> DATA
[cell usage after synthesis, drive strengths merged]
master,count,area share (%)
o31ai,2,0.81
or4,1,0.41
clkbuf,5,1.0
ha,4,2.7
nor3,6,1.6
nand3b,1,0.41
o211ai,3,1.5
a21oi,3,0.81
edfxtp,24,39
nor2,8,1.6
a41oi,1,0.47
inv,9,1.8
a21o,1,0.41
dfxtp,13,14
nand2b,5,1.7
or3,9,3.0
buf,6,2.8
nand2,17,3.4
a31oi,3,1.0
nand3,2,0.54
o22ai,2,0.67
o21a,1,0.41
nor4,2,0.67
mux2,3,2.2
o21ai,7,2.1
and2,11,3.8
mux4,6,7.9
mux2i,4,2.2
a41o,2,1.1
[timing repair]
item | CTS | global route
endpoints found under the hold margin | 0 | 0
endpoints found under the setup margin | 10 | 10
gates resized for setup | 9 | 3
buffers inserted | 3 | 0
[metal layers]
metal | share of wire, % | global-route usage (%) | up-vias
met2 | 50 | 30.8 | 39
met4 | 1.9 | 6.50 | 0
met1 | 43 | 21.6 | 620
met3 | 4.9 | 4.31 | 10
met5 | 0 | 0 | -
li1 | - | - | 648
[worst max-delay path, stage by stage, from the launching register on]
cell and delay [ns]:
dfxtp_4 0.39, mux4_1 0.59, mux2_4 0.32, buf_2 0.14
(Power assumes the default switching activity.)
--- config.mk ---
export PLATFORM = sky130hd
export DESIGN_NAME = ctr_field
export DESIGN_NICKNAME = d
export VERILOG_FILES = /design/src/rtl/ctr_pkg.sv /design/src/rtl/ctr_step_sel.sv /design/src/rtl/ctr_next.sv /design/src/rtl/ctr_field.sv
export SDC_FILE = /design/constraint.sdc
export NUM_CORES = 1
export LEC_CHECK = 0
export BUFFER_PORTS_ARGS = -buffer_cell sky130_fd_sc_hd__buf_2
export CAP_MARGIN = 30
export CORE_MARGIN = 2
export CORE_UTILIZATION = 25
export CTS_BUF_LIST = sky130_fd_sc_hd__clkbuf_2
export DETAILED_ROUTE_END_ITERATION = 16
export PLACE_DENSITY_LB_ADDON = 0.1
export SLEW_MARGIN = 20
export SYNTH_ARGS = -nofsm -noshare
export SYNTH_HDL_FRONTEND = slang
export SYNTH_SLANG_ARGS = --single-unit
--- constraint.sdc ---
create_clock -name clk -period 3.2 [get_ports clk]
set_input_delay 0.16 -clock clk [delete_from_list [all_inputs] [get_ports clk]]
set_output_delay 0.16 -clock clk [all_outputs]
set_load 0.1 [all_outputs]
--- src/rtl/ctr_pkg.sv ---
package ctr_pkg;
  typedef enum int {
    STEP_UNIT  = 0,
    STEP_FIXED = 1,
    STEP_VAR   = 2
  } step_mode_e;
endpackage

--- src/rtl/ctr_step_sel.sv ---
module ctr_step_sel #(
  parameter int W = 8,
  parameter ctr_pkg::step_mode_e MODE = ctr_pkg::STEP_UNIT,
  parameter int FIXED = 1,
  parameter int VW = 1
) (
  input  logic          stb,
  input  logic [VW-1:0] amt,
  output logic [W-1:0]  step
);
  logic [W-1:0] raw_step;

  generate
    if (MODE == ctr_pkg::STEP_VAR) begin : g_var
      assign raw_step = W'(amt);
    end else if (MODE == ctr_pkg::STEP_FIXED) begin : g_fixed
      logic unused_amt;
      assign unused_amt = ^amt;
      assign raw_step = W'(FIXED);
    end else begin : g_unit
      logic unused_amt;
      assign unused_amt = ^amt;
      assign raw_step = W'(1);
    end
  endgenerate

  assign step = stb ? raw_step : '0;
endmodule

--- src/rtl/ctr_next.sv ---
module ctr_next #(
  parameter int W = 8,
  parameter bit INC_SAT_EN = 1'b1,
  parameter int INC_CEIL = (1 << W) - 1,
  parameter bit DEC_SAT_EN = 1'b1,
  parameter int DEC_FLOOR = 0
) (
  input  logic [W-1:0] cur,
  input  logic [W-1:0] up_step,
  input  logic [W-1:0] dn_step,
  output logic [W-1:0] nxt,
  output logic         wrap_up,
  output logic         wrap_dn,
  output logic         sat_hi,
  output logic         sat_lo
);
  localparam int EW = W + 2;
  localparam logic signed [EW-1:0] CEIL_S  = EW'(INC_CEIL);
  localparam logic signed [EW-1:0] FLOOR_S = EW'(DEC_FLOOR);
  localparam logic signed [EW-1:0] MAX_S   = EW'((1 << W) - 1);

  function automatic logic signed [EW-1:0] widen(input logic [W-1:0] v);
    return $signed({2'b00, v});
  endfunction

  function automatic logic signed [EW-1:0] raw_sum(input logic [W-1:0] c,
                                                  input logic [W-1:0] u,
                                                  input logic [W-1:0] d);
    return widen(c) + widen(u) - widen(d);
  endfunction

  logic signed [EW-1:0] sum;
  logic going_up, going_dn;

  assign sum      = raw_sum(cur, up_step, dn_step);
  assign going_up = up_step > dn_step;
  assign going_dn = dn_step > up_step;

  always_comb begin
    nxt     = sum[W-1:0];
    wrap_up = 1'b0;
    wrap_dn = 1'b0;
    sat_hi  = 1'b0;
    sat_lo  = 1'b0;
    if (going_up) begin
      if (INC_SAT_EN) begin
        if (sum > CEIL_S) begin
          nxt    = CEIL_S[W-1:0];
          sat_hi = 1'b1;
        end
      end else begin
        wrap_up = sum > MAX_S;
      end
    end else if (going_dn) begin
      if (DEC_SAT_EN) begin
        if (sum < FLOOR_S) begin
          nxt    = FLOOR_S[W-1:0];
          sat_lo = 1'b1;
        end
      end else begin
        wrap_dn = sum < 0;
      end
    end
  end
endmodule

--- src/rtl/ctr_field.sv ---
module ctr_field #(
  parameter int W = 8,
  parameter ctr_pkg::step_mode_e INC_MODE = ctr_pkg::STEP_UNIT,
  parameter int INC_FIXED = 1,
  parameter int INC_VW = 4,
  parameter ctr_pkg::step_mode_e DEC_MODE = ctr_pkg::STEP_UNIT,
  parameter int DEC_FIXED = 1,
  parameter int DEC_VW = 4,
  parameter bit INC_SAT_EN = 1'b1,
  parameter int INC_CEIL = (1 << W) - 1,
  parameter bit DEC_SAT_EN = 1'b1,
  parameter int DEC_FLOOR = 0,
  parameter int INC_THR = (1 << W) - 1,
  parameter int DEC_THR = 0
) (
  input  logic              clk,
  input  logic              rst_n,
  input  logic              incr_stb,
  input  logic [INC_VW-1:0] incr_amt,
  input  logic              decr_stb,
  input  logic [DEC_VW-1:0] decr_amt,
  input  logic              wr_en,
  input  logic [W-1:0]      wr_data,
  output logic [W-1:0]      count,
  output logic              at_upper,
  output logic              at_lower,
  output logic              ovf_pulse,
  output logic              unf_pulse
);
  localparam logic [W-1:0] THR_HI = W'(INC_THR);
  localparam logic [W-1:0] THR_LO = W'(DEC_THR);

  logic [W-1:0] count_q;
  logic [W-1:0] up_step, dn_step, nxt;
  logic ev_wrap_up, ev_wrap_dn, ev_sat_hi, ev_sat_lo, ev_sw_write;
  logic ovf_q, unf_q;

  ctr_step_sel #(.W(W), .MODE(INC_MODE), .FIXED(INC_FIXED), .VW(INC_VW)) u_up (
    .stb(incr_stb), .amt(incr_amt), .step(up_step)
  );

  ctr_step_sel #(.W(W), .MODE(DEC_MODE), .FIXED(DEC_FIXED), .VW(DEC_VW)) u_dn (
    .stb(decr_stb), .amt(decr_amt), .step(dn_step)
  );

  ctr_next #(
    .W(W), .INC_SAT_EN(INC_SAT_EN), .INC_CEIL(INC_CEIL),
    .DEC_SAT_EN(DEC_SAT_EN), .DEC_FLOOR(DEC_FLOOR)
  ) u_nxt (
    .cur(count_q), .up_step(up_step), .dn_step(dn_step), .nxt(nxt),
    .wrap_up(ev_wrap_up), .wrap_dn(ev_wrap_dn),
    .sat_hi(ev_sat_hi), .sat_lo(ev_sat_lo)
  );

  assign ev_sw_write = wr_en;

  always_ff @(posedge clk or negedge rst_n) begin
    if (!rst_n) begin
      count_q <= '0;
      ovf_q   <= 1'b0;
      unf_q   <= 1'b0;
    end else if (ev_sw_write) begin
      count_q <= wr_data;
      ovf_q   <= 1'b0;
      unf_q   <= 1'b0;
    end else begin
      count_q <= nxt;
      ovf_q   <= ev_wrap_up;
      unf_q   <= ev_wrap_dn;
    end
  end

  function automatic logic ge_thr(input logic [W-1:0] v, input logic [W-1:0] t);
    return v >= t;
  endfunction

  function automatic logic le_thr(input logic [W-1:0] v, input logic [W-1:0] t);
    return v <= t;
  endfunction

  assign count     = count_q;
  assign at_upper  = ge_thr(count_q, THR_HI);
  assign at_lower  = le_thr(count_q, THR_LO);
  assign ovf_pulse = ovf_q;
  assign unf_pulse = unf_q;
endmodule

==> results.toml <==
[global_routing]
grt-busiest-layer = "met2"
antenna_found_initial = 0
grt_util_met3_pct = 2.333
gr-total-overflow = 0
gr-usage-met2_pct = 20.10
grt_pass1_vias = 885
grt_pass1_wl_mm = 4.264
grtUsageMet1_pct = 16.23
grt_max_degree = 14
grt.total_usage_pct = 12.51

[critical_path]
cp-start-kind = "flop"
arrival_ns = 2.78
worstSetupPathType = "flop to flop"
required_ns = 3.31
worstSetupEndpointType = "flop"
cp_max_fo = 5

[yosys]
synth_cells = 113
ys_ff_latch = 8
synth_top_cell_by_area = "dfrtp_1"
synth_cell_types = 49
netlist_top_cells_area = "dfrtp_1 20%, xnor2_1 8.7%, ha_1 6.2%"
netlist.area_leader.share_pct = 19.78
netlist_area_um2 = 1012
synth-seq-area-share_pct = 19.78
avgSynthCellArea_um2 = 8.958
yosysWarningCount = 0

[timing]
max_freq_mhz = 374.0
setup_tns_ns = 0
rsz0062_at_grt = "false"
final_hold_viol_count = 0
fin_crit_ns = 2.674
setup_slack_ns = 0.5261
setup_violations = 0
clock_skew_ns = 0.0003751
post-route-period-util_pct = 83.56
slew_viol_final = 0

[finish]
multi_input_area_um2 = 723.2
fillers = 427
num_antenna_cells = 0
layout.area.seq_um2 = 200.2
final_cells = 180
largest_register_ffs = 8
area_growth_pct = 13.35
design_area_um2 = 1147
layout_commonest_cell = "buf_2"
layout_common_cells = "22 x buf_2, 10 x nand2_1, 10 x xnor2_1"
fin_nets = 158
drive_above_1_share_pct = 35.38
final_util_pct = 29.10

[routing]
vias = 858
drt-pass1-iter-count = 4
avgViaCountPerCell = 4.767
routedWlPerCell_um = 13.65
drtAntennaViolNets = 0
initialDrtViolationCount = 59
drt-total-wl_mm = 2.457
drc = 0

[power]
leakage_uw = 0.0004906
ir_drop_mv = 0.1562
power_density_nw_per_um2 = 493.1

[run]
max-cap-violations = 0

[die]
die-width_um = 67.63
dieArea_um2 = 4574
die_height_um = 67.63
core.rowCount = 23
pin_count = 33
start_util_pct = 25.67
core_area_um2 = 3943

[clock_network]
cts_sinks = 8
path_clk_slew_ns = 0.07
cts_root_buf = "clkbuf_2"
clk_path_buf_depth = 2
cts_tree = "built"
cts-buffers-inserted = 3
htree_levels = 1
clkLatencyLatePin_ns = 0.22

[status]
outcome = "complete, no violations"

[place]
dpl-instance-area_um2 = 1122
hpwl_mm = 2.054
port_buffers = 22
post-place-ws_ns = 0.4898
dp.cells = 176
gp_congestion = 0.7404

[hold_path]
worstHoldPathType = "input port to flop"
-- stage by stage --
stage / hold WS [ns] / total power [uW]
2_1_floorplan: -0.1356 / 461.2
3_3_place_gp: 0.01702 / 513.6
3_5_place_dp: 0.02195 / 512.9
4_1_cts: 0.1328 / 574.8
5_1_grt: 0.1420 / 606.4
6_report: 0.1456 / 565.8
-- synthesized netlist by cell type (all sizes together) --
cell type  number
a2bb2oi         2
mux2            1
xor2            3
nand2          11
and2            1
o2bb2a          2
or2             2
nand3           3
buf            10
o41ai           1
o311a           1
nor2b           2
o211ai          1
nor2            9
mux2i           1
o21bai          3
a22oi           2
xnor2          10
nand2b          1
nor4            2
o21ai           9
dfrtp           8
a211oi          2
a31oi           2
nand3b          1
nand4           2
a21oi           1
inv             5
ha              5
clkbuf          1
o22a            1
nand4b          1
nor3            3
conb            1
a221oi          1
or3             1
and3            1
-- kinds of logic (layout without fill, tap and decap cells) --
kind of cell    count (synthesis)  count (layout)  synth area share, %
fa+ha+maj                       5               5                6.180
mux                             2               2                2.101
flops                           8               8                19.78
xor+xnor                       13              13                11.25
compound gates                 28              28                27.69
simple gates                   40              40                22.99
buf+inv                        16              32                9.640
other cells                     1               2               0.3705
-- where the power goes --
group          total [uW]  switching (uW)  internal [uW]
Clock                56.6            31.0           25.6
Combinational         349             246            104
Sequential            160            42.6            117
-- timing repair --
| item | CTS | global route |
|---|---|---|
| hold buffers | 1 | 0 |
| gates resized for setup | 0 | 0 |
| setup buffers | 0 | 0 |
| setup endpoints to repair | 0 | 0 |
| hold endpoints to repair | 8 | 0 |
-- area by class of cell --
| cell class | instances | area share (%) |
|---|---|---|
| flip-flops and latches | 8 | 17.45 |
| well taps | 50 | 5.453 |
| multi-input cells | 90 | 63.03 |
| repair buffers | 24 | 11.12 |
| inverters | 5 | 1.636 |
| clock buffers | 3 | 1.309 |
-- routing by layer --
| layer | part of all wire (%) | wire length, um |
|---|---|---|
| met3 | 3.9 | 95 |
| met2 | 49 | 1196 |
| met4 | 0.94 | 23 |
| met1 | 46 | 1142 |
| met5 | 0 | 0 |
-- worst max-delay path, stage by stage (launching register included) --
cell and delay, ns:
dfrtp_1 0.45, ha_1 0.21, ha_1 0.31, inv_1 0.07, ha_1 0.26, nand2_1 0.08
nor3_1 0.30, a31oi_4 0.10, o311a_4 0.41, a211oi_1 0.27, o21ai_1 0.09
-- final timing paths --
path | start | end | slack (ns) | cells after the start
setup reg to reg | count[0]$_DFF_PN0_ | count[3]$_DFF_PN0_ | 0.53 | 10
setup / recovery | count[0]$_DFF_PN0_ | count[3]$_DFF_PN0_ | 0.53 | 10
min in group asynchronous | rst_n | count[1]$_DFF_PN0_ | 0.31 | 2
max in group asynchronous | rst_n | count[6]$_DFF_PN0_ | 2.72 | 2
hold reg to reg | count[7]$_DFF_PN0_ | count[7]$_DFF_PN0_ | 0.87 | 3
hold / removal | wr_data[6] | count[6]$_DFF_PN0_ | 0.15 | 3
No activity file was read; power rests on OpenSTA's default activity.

> TASK DIRECTIONS
All that is wanted is an exact copy of the lines above from the one with "setup_slack_ns = 0.5261" through the one with "routedWlPerCell_um = 13.65", with both ends included.

> RESPONSE FOR THIS EXERCISE
setup_slack_ns = 0.5261
setup_violations = 0
clock_skew_ns = 0.0003751
post-route-period-util_pct = 83.56
slew_viol_final = 0

[finish]
multi_input_area_um2 = 723.2
fillers = 427
num_antenna_cells = 0
layout.area.seq_um2 = 200.2
final_cells = 180
largest_register_ffs = 8
area_growth_pct = 13.35
design_area_um2 = 1147
layout_commonest_cell = "buf_2"
layout_common_cells = "22 x buf_2, 10 x nand2_1, 10 x xnor2_1"
fin_nets = 158
drive_above_1_share_pct = 35.38
final_util_pct = 29.10

[routing]
vias = 858
drt-pass1-iter-count = 4
avgViaCountPerCell = 4.767
routedWlPerCell_um = 13.65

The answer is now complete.